Despite of the rapid growth in the field of Ad-Hoc
networks, many challenges still exist and need more
attention and consideration from researchers so that it is
possible for such networks tobe used more widely within
the next few years. Recently we have evaluated the
routing information protocol and dynamic source routing
[11]. According to this model, Routing Information
Protocol (RIP) was found to be better as compared to
Dynamic Source Routing (DSR).
Performance evaluation of AODV, DSDV, and DSR
Routing Protocol in Grid Environment was described in a
previous study [12] . According to this model, the AODV,
DSR, and DSDV perform very well when the mobility is
high. However, simulation results showed that the
traditional routing protocols like DSR have a dramatic
decrease in performance when the mobility is high. In [13],
the performance of routing protocols in mobile Ad- Hoc
network was compared for DSDV, AODV, and DSR and
showed that DSR outperforms AODV. The DSR has less
routing overhead when nodes have high mobility
considering the throughput, end-to-end delay and packet
delivery ratio metrics while DSDV produces low end-to-
end delay compared to AODV and DSR. In [14], the
evaluation four Ad-Hoc network protocols (AODV,
DSDV, DSR and TORA) in diverse network scales taking
into contemplation the mobility factor. Based on this
model, the throughput and energy consumption in tiny
size networks did not disclose any momentous
differences. On the other hand, for medium and huge Ad-
Hoc networks the TORA concert proved to be
incompetent in this research. Above all, the concert of
AODV, DSDV and DSR in tiny size networks was
equivalent. Other than in medium and large size
networks, the AODV and DSR formed good results and
the concert of AODV in terms of throughput is good in all
the scenarios that have been investigated.
Thus, our work in this present study is to use the more
widely used traditional mobility models and traffic
sources to create observations based on more
standardized methodology that can be used to evaluate
which protocol, proactive routing protocol (RIP) or
reactive routing protocol (DSR), is more stabile for Ad-
Hoc networks based on some criteria in QualNet
simulation.
Ad-Hoc Routing Protocols
The routing protocol resolves the path of a packet from
the source to the destination. To forward a packet, the
network protocol requires knowing the next node in the
path and the outgoing interface on which to send the
packet [15]. A routing protocol computes routing
information such as homogeneous and heterogeneous
networks [8, 16]. Overall, routing protocols can be
classified into two categories: proactive (table driven)

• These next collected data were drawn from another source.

Background: an optimization exercise with open tools, aiming at small area. Do not read the settings as production practice.
The RTL was checked by simulation tests, not by an equivalence proof against the original design.
Power and IR drop assume default switching activity.

==> design.v <==
module gshare_btb_predictor #(
   parameter int HIST_LEN     = 5,
   parameter int BTB_IDX_BITS = 5
) (
   input  logic                clk,
   input  logic                reset,
   input  logic [31:0]         fetch_pc,
   input  logic                fetch_advance,
   output logic                pred_taken,
   output logic [31:0]         pred_next_pc,
   output logic [HIST_LEN-1:0] pred_hist,
   input  logic                upd_valid,
   input  logic [31:0]         upd_pc,
   input  logic                upd_is_branch,
   input  logic                upd_is_jump,
   input  logic                upd_taken,
   input  logic [31:0]         upd_target,
   input  logic [HIST_LEN-1:0] upd_hist,
   input  logic                upd_mispredict,
   output logic [31:0]         mispredict_cnt
);
   localparam int PHT_N = 1 << HIST_LEN;
   localparam int BTB_N = 1 << BTB_IDX_BITS;
   localparam int TAG_W = 30 - BTB_IDX_BITS;
   logic             btb_valid  [BTB_N];
   logic [TAG_W-1:0] btb_tag    [BTB_N];
   logic [31:0]      btb_target [BTB_N];
   logic             btb_jump   [BTB_N];
   logic [1:0]       pht        [PHT_N];
   logic [HIST_LEN-1:0] ghr, ghr_next;
   logic [BTB_IDX_BITS-1:0] f_bidx;
   logic [HIST_LEN-1:0]     f_pidx;
   logic                    f_hit;
   assign f_bidx = fetch_pc[BTB_IDX_BITS+1:2];
   assign f_pidx = fetch_pc[HIST_LEN+1:2] ^ ghr;
   assign f_hit  = btb_valid[f_bidx] && (btb_tag[f_bidx] == fetch_pc[31:BTB_IDX_BITS+2]);
   always_comb begin
      pred_taken = 1'b0;
      if (f_hit)
         pred_taken = btb_jump[f_bidx] ? 1'b1 : pht[f_pidx][1];
   end
   assign pred_next_pc = pred_taken ? btb_target[f_bidx] : fetch_pc + 32'd4;
   assign pred_hist    = ghr;
   logic [BTB_IDX_BITS-1:0] u_bidx;
   logic [HIST_LEN-1:0]     u_pidx;
   logic                    u_btb_wr, u_pht_wr;
   assign u_bidx   = upd_pc[BTB_IDX_BITS+1:2];
   assign u_pidx   = upd_pc[HIST_LEN+1:2] ^ upd_hist;
   assign u_btb_wr = upd_valid && (upd_is_jump || (upd_is_branch && upd_taken));
   assign u_pht_wr = upd_valid && upd_is_branch;
   always_ff @(posedge clk) begin
      if (reset) begin
         for (int i = 0; i < BTB_N; i++) btb_valid[i] <= 1'b0;
      end else if (u_btb_wr) begin
         btb_valid[u_bidx]  <= 1'b1;
         btb_tag[u_bidx]    <= upd_pc[31:BTB_IDX_BITS+2];
         btb_target[u_bidx] <= upd_target;
         btb_jump[u_bidx]   <= upd_is_jump;
      end
   end
   always_ff @(posedge clk) begin
      if (reset) begin
         for (int i = 0; i < PHT_N; i++) pht[i] <= 2'b01;
      end else if (u_pht_wr) begin
         if (upd_taken && pht[u_pidx] != 2'b11)
            pht[u_pidx] <= pht[u_pidx] + 2'b01;
         else if (!upd_taken && pht[u_pidx] != 2'b00)
            pht[u_pidx] <= pht[u_pidx] - 2'b01;
      end
   end
   always_comb begin
      ghr_next = ghr;
      if (upd_valid && upd_mispredict && upd_is_branch)
         ghr_next = {upd_hist[HIST_LEN-2:0], upd_taken};
      else if (upd_valid && upd_mispredict && upd_is_jump)
         ghr_next = upd_hist;
      else if (fetch_advance && f_hit && !btb_jump[f_bidx])
         ghr_next = {ghr[HIST_LEN-2:0], pred_taken};
   end
   logic unused_ok;
   assign unused_ok = &{1'b0, fetch_pc[1:0], upd_pc[1:0]};
   always_ff @(posedge clk) begin
      if (reset) ghr <= '0;
      else       ghr <= ghr_next;
   end
   always_ff @(posedge clk) begin
      if (reset)
         mispredict_cnt <= '0;
      else if (upd_valid && upd_mispredict && mispredict_cnt != 32'hFFFF_FFFF)
         mispredict_cnt <= mispredict_cnt + 32'd1;
   end
endmodule
==> run.sh <==
#!/bin/bash
# synth_recipe.tcl (not shown) runs the flow's synth.tcl, then flattens the netlist and writes it again
# the make line also repeats each setting of config.mk as NAME=value (left out here)
make -C /OpenROAD-flow-scripts/flow DESIGN_CONFIG=/design/flow/config.mk WORK_HOME=/design/flow/orfs CLKGATE_MAP_FILE= SYNTH_SCRIPT=/design/flow/synth_recipe.tcl finish
==> config.mk <==
export PLATFORM = sky130hd
export DESIGN_NAME = gshare_btb_predictor
export DESIGN_NICKNAME = gshare_btb_predictor
export VERILOG_FILES = /design/flow/design.v
export SDC_FILE = /design/flow/constraint.sdc
export NUM_CORES = 4
export LEC_CHECK = 0
export CAP_MARGIN = 20
export CORE_MARGIN = 2
export CORE_UTILIZATION = 40
export SETUP_SLACK_MARGIN = 0.3
export SLEW_MARGIN = 20
==> constraint.sdc <==
create_clock -name core_clock -period 8.0 [get_ports {clk}]
set_input_delay 1.6000 -clock core_clock [delete_from_list [all_inputs] [get_ports {clk}]]
set_output_delay 1.6000 -clock core_clock [all_outputs]
set_load 0.01 [all_outputs]
==> reports/metrics.yaml <==
outcome: "timing/DRC/antenna clean"
synth_edf_count: 1920
portBuffers: 176
endpoint_kind: "output port"
die_y_um: 446.4
drt_iter0_drc: 4483
cp.arrival_ns: 6.02
required_ns: 6.40
cts_buffers: 199
wl_per_cell_um: 31.04
clock_latency_ns: 0.84
power_w: 0.02158
synth_area_per_cell_um2: 21.29
rows: 162
dp.cells: 6460
synth_cells: 3677
grt_overflow_total: 0
timing.hold.ws_ns: 0.4599
startpoint: "fetch_pc[2]"
dp_hpwl_um: 117000
core_area_um2: 194800
cap_violations: 0
cts.sinks: 1989
finalInstanceArea_um2: 90640
synthFlopType: "edfxtp_1"
synthDistinctLibCells: 80
leakage_nw: 28.24
drcViolationCount: 0
cts.clk_slew.worst_paths_ns: 0.06
initial_core_util: 0.4019
setup_violations: 0
grt_use_total: 0.2119
fin_cells: 6831
synth_seq_cells: 1989
num_io_pins: 179
syn_to_final_growth_pct: 15.76
tns_ns: 0
first_global_vias: 39610
slew_violations: 0
grt_max_degree: 123
htreeDepth: 4
worst_pin_slew_ns: 1.162
antenna_violating_nets_post_route: 0
slew_headroom: 0.2243
period_share: 0.9527
timing.rr.start: "btb_tag[3][22]"
gp_congestion: 0.8147
cellPowerDensity_nw_per_um2: 238.0
rsz0062_at_grt: "false"
hold_viol: 0
grt_pass1_wl_um: 298500
finalCriticalPeriod_ns: 7.622
routed_via_density: 5.760
fin_skew_ns: 0.04631
post_dp_cell_area_um2: 84300
detailedRoute.firstPassIterationCount: 6
nets: 4152
start_kind: "input pin"
cts_tree: "built"
ff2ff_setup_slack_ns: 3.85
ys.warnings.count: 1
drive_above_1_share: 0.2508
antenna_found_initial: 15
critical_path_class: "in2out"
yosysSeqAreaShare: 0.7540
vdd_drop_max_uv: 240.9
root_buffer: "clkbuf_16"
regToRegEndpoint: "ghr[0]"
min_path_type: "reg2reg"
floorplan.die_area_um2: 199300
ctsHoldBuffers: 0
clock.fmax_mhz: 131.2
fp.dieW_um: 446.4
syn-num-nets: 3788
wl_um: 212000
worst-path-max-fanout: 33
clk_path_buf_depth: 3
synth-async-reset-ratio: 0
synth_area_um2: 78300
setup.worst_path.end: "pred_next_pc[13]"
rr_worst_depth: 14
vias: 39340
[report_power, final]
part / internal (W) / leakage (nW) / switching [W]
clock network: 0.00494 / 2.97 / 0.00393
logic: 0.000502 / 7.47 / 0.000716
registers: 0.0115 / 17.8 / 0.0000154
total: 0.0169 / 28.2 / 0.00466
[cell families after synthesis]
kind of cell,share of synthesized area
AND/OR/NAND/NOR,0.02485
buffers and inverters,0.01638
multiplexers,0.1683
flip-flops,0.7540
AO/OA/AOI/OAI,0.02634
XOR/XNOR,0.009748
adder cells (fa/ha/maj),0.0003196
[flip-flops by register name, indices dropped and copies added (netlist names)]
| name | flops |
|---|---|
| btb_target | 1024 |
| mispredict_cnt | 32 |
| btb_valid | 32 |
| ghr | 5 |
| btb_jump | 32 |
| btb_tag | 800 |
| pht | 64 |
[final cells by class]
cell class                      count  area [um^2]
Inverter                           40        157.7
Sequential cell                  1989        59040
Multi-Input combinational cell   1452        18340
Clock buffer                      255         5304
Clock inverter                    108        854.6
Antenna cell                        4        10.01
Tap cell                         2624         3283
Timing Repair Buffer              359         3654
Fill cell                       16100       104200
[layer usage]
metal	GRT usage	routed length, um
met1	0.2869	86650
met3	0.03292	13240
met5	0	64
met2	0.3529	105500
met4	0.06688	6585
[worst min path at each step]
stage | slack [ns] | endpoint | start | cells past startpoint
floorplan | 0.44 | btb_valid[1] | btb_valid[1] | 2
global placement | 0.44 | btb_valid[13] | btb_valid[13] | 2
detailed placement | 0.45 | btb_valid[13] | btb_valid[13] | 2
CTS | 0.46 | btb_valid[13] | btb_valid[13] | 2
global route | 0.48 | btb_valid[20] | btb_valid[20] | 2
finish | 0.46 | btb_valid[13] | btb_valid[13] | 2
[synth_stat cells, types with 4 or more instances]
library cell,n,share of area
mux4_2,507,0.15
buf_4,14,0.0013
buf_2,47,0.0030
a21oi_1,55,0.0035
dfxtp_1,69,0.018
nor2_1,158,0.0076
nor2b_1,15,0.0012
mux2_2,9,0.0013
nand3_1,32,0.0020
and2_1,6,0.00048
and3_1,18,0.0014
clkbuf_1,84,0.0040
xor2_1,46,0.0051
a22o_1,24,0.0027
o221ai_1,26,0.0029
buf_1,17,0.00081
mux4_1,4,0.0013
a211o_1,5,0.00056
xnor2_1,38,0.0043
nor3_1,19,0.0012
a211oi_1,10,0.00096
o21bai_1,32,0.0031
nor4_1,6,0.00048
a2111oi_0,5,0.00056
inv_1,38,0.0018
nand4_1,19,0.0015
or2_2,10,0.00080
edfxtp_1,1920,0.74
a31oi_1,5,0.00040
buf_6,21,0.0030
o21ai_0,13,0.00083
o22a_1,5,0.00056
buf_12,4,0.0010
o22ai_1,53,0.0042
nand2_1,96,0.0046
and4_1,5,0.00056
mux2i_1,154,0.020
a22oi_1,19,0.0018
[through the flow]
stage               worst slack (ns)  utilization
finish                        0.3784       0.4653
global route                  0.3042       0.4653
CTS                           0.3016       0.4650
detailed placement           -0.1291       0.4328
global placement             -0.1416       0.4327
floorplan                      1.728            -
[layout by cell type (no fill, tap or decap), types with 48 or more instances in the layout]
cell type | netlist | layout
o22ai_1 | 53 | 53
nor2_1 | 158 | 125
a21oi_1 | 55 | 53
mux4_2 | 507 | 507
nand2_1 | 96 | 96
clkbuf_1 | 84 | 48
clkdlybuf4s50_1 | 0 | 157
clkinv_1 | 0 | 57
mux2i_1 | 154 | 153
dfxtp_1 | 69 | 69
clkbuf_16 | 0 | 202
buf_4 | 14 | 137
edfxtp_1 | 1920 | 1920
[worst max-delay path, stage by stage]
cell	delay, ns
buf_16	0.20
buf_16	0.22
mux4_2	0.52
a22o_1	0.28
a2111oi_4	0.31
nor3_1	0.11
nor4b_2	0.40
buf_4	0.21
nand4_1	0.15
nor4_1	0.31
nor4b_4	0.33
buf_4	0.21
buf_12	0.19
mux2i_2	0.31
clkdlybuf4s50_1	0.59
[timing repair]
item | CTS | global route
pin swaps | 1 | 1
gates resized for setup | 16 | 14
setup endpoints to repair | 32 | 23
setup buffers | 1 | 0
cloned | 2 | 0

==> afterwards: timing with drivers on the ports <==
In the flow no input, the clock included, has a driving cell. The finished layout below was timed again as built, in two steps.
Step 1, drivers: a clkbuf_16 drives clk and a buf_2 each remaining input, both assumed.
Step 2 adds t to the input delays and takes it off the output delays; t is the mean of the earliest and latest rising clock arrival at the registers after step 1. Input paths then give back, and output paths get back, about the clock's delay inside the block.
a / b / c = no drivers / after step 1 / after step 2; a / b = the first two.
t, ns: 0.903
setup WS [ns]: 0.378 / 0.277 / 0.277
hold slack, ns: 0.460 / 0.460 / 0.460
worst setup path after step 2: input to output
worst data-port slew with drivers (ns): 0.24
After both steps this run still meets setup and hold. The setup slack of this run moves by -0.101 ns with the drivers and by -0.101 ns with both steps.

routing protocols and reactive (on-demand) routing
protocols. Popular proactive routing protocols are
(DSDV) [17], Open Shortest Path First (OSPF) [18, 19], and
RIP [20], whereas reactive routing protocols include DSR
[21] and AODV [22].
Routing Information Protocol
RIP is a routing protocol which is dynamic as OSPF, but it
is widely used in both local and wide area networks. It is
classified as an Interior Gateway Protocol (IGP) which
makes a use of the distance-vector routing algorithm as
proposed in 1988 [23]. Since then, RIP Version 1 has been
extended and updated to RIP Version 2 in 1998 [20]. It is
indicated that both RIP versions are stillbeing used today,
but they have been technically supported by more
advanced techniques such as OSPF and Open Systems
Interconnection (OSI) protocol; Intermediate System to
Intermediate System (IS-IS). Moreover, RIP has been
updated to IPv6 network which is known as a standard
RIP next generation (RIPng).
One of the advantages of employing RIP is that it is
simple to understand and easy to configure as it is capable
of being supported by all routers, support load balancing,
and in general, it is free from loop. However, among the
disadvantages, RIP is not efficient, slow when it is used in
large networks due to its configuration, supports equal-
cost load balancing, its congestion raises a problem and its
scalability is limited since it is only measured as 15 hop
maximum.
Dynamic Source Routing
Dynamic Source Routing (DSR) is defined by Johnson and
Maltz [24] as a routing protocol which is still on demand
and in which the sender of data can determine exactly the
required sequence of nodes to propagate a packet. This
packet header includes a number of intermediate nodes
for routing. Each node works to maintain the route cache
which cashes the source route being learned. It is stated
that "Route Discovery" and "Route Maintenance" are the
two main components of DSR which work together to
determine and maintain routes to random destinations.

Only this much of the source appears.